Ele explica que como em todo processo de luto, a pessoa precisa inicialmente conseguir aceitar a perda, expressar as emoções e os sentimentos decorrentes dela. “No caso do suicídio, o processo de luto tende a ser mais intenso e duradouro. Ocorre um lento processo de cicatrização, no qual a dificuldade da aceitação da morte é maior, podendo, em muitos casos, levar a pessoa enlutada à depressão”.

Martineghi diz que é importante a família tentar compreender que o ato suicida foi uma decisão da pessoa e não de quem ficou, por isso, os familiares devem procurar não se culpar por não terem percebido a situação a tempo de oferecer ajuda. 

“Além disso, é preciso tentar encontrar formas de viver com a ausência da pessoa, se acostumar com a saudade e até mudar a rotina. Para isso, fazer atividades que tragam prazer e estar próximo de amigos e pessoas queridas pode ajudar”.

O psicólogo afirma que é fundamental que a família busque uma rede de apoio nesses momentos, tanto de amigos e familiares com quem possam contar. “Muitas vezes, se necessário, buscar ajuda profissional para minimizar os danos psicológicos relacionados à perda”.

Observe os sinais

Segundo especialistas, pessoas que estão sofrendo transmitem sinais de uma atitude extrema. Confira:

– Há uma mudança brusca de comportamento, a pessoa se isola e deixa de interagir com familiares, amigos e colegas de trabalho.

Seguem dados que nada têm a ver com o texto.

<file path="src/hdl/ahb_mmio_params.svh">
// AHB-Lite MMIO subsystem build parameters
// Bus widths, fixed PMA region map and UART credit depth

`ifndef AHB_MMIO_PARAMS_SVH
`define AHB_MMIO_PARAMS_SVH

// Bus widths
`define AHB_AW 32
`define AHB_DW 32

//////////////////////////////////////////////////////////////////////
// Region map
//////////////////////////////////////////////////////////////////////

// RAM, TOR range from RAM_BASE up to RAM_BASE + 4*RAM_WORDS
`define RAM_BASE 32'h8000_0000
`define RAM_WORDS 1024
`define RAM_AW ($clog2(`RAM_WORDS))

// Tohost, 16-byte NAPOT block
`define TOHOST_BASE 32'h8000_1000
`define TOHOST_BYTES 16

// UART transmit, single NA4 word
`define UART_TX_ADDR 32'h8000_1080

// Credits held by the UART sender after reset
`define UART_CREDITS 4

`endif

</file>
<file path="src/hdl/ahb_mmio_pkg.sv">
// AHB-Lite MMIO subsystem types
// Transfer type, transfer size, controller states and target select

package ahb_mmio_pkg;

  // HTRANS encodings
  typedef enum logic [1:0] {
    IDLE   = 2'b00,
    BUSY   = 2'b01,
    NONSEQ = 2'b10,
    SEQ    = 2'b11
  } htrans_t;

  // HSIZE encodings, only up to one bus word
  typedef enum logic [2:0] {
    BYTE = 3'b000,
    HALF = 3'b001,
    WORD = 3'b010
  } hsize_t;

  // Bus controller data phase states
  typedef enum logic [2:0] {
    ST_IDLE,
    ST_DATA,
    ST_WAIT,
    ST_ERR1,
    ST_ERR2
  } ctrl_state_t;

  // Decoded target of an address phase
  typedef enum logic [1:0] {
    TGT_NONE   = 2'b00,
    TGT_RAM    = 2'b01,
    TGT_TOHOST = 2'b10,
    TGT_UART   = 2'b11
  } target_t;

endpackage

</file>
<file path="src/hdl/ahb_slave_ctrl.sv">
// AHB-Lite slave bus controller
// Registers accepted address phases, sequences data phases, UART wait
// states and the two-cycle ERROR response, and steers RAM and MMIO
// accesses. RAM writes land in the data phase or, when a read address
// phase holds the RAM port, in a one-entry buffer with read forwarding.

`timescale 1ns/10ps

`include "ahb_mmio_params.svh"

module ahb_slave_ctrl import ahb_mmio_pkg::*; (
  input  logic                   HCLK,
  input  logic                   reset_i,
  input  logic                   hsel_i,
  input  logic [1:0]             htrans_i,
  input  logic                   hwrite_i,
  input  logic [2:0]             hsize_i,
  input  logic [`AHB_AW-1:0]     haddr_i,
  input  logic [`AHB_DW-1:0]     hwdata_i,
  input  target_t                tgt_i,
  input  logic                   allowed_i,
  input  logic                   uart_ready_i,
  input  logic [`AHB_DW-1:0]     ram_rdata_i,
  input  logic [`AHB_DW-1:0]     mmio_rdata_i,
  output logic [`AHB_DW-1:0]     hrdata_o,
  output logic                   hreadyout_o,
  output logic                   hresp_o,
  output logic                   ram_we_o,
  output logic                   ram_re_o,
  output logic [3:0]             ram_be_o,
  output logic [`RAM_AW-1:0]     ram_addr_o,
  output logic [`AHB_DW-1:0]     ram_wdata_o,
  output logic                   mmio_we_o,
  output target_t                mmio_sel_o,
  output logic [`AHB_DW-1:0]     mmio_wdata_o
);

  ctrl_state_t            state;
  ctrl_state_t            state_nxt;
  htrans_t                htrans;
  logic                   addr_phase;
  logic                   rd_ram;
  logic                   wr_dphase;
  logic                   buf_commit;
  logic [3:0]             be_a;

  // Registered address phase
  target_t                tgt_q;
  logic                   write_q;
  logic [3:0]             be_q;
  logic [`RAM_AW-1:0]     addr_q;

  // Pending RAM write
  logic                   buf_valid;
  logic [`RAM_AW-1:0]     buf_addr;
  logic [3:0]             buf_be;
  logic [`AHB_DW-1:0]     buf_data;
  logic [`AHB_DW-1:0]     ram_merged;

  //////////////////////////////////////////////////////////////////////
  // Address phase
  //////////////////////////////////////////////////////////////////////

  assign htrans = htrans_t'(htrans_i);

  // Single master, so HREADY is our own hreadyout
  assign addr_phase = hsel_i && (htrans == NONSEQ || htrans == SEQ) && hreadyout_o;

  // Byte lanes from size and low address bits
  always_comb begin
    case (hsize_t'(hsize_i))
      BYTE:    be_a = 4'b0001 << haddr_i[1:0];
      HALF:    be_a = 4'b0011 << {haddr_i[1], 1'b0};
      default: be_a = 4'b1111;
    endcase
  end

  // RAM reads issue in the address phase
  assign rd_ram = addr_phase && allowed_i && (tgt_i == TGT_RAM) && !hwrite_i;

  //////////////////////////////////////////////////////////////////////
  // Data phase FSM
  //////////////////////////////////////////////////////////////////////

  always_comb begin
    case (state)
      ST_WAIT: hreadyout_o = uart_ready_i;
      ST_ERR1: hreadyout_o = 1'b0;
      default: hreadyout_o = 1'b1;
    endcase
  end

  // ERROR for both error cycles
  assign hresp_o = (state == ST_ERR1) || (state == ST_ERR2);

  always_comb begin
    state_nxt = state;
    if (hreadyout_o) begin
      if (!addr_phase) begin
        state_nxt = ST_IDLE;
      end else if (!allowed_i) begin
        state_nxt = ST_ERR1;
      end else if (tgt_i == TGT_UART) begin
        state_nxt = ST_WAIT;
      end else begin
        state_nxt = ST_DATA;
      end
    end else if (state == ST_ERR1) begin
      state_nxt = ST_ERR2;
    end
  end

  always_ff @(posedge HCLK) begin
    if (reset_i) begin
      state     <= ST_IDLE;
      tgt_q     <= TGT_NONE;
      write_q   <= 1'b0;
      buf_valid <= 1'b0;
    end else begin
      state <= state_nxt;
      if (addr_phase) begin
        tgt_q   <= tgt_i;
        write_q <= hwrite_i;
      end
      // Write blocked by a read goes to the buffer
      if (wr_dphase && rd_ram) begin
        buf_valid <= 1'b1;
      end else if (buf_commit) begin
        buf_valid <= 1'b0;
      end
    end
  end

  always_ff @(posedge HCLK) begin
    if (addr_phase) begin
      addr_q <= haddr_i[`RAM_AW+1:2];
      be_q   <= be_a;
    end
    if (wr_dphase && rd_ram) begin
      buf_addr <= addr_q;
      buf_be   <= be_q;
      buf_data <= hwdata_i;
    end
  end

  //////////////////////////////////////////////////////////////////////
  // RAM port
  //////////////////////////////////////////////////////////////////////

  assign wr_dphase  = (state == ST_DATA) && write_q && (tgt_q == TGT_RAM);
  // Buffer never holds data during a write data phase
  assign buf_commit = buf_valid && !rd_ram;

  assign ram_re_o    = rd_ram;
  assign ram_we_o    = (wr_dphase && !rd_ram) || buf_commit;
  assign ram_addr_o  = rd_ram ? haddr_i[`RAM_AW+1:2] : (buf_valid ? buf_addr : addr_q);
  assign ram_be_o    = buf_valid ? buf_be : be_q;
  assign ram_wdata_o = buf_valid ? buf_data : hwdata_i;

  // Forward pending bytes over stale RAM data
  always_comb begin
    for (int b = 0; b < 4; b++) begin
      if (buf_valid && (buf_addr == addr_q) && buf_be[b]) begin
        ram_merged[8*b +: 8] = buf_data[8*b +: 8];
      end else begin
        ram_merged[8*b +: 8] = ram_rdata_i[8*b +: 8];
      end
    end
  end

  //////////////////////////////////////////////////////////////////////
  // MMIO port and read mux
  //////////////////////////////////////////////////////////////////////

  // Tohost in a plain data phase, UART once a credit is there
  assign mmio_we_o = ((state == ST_DATA) && write_q && (tgt_q == TGT_TOHOST)) ||
                     ((state == ST_WAIT) && uart_ready_i);
  assign mmio_sel_o   = tgt_q;
  assign mmio_wdata_o = hwdata_i;

  always_comb begin
    case (tgt_q)
      TGT_RAM:    hrdata_o = ram_merged;
      TGT_TOHOST: hrdata_o = mmio_rdata_i;
      default:    hrdata_o = '0;
    endcase
  end

endmodule

</file>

– Elas começam a pesquisar formas de suicídio.

– Abandonam atividades de lazer sem substituí-las por outras.

– Falam que cometerão suicídio claramente ou dão a entender, com frases como ‘eu sou um incômodo para os outros’, ‘as pessoas ficariam melhor sem mim’, etc.

– No caso de crianças, perdem rendimento escolar.


Exposição nas redes sociais é nociva

É importante que cada vez mais se fale sobre o suicídio como forma de derrubar o tabu e também como prevenção. A campanha Setembro Amarelo foi criada justamente para isso. Entretanto, é preciso responsabilidade.

Expor a forma com que a morte ocorreu, as vítimas e familiares nas redes sociais, por exemplo, tem o efeito contrário e a visibilidade pode se tornar nociva.

Em Blumenau, um caso recente chamou a atenção e trouxe à tona a discussão sobre a exposição de suicídios nos grupos de WhatsApp e demais redes sociais.

Divulgar casos de suicídios nas redes sociais pode ser prejudicial | Foto: Pixabay

Um homem, que sofria de depressão, tirou a própria vida dentro de uma igreja. Imagens do interior da igreja e até fotos dos familiares da vítima circularam em grupos de WhatsApp.

O psicólogo Fillipe Martineghi explica que existe uma política de não divulgar notícias sobre suicídio por um motivo específico: a divulgação pode reforçar o ato.

“A divulgação do suicídio, além de desrespeitar a família e a própria pessoa que já se foi, pode acabar levando pessoas que estão passando por um momento de sofrimento extremo, a verem o ato como uma saída”.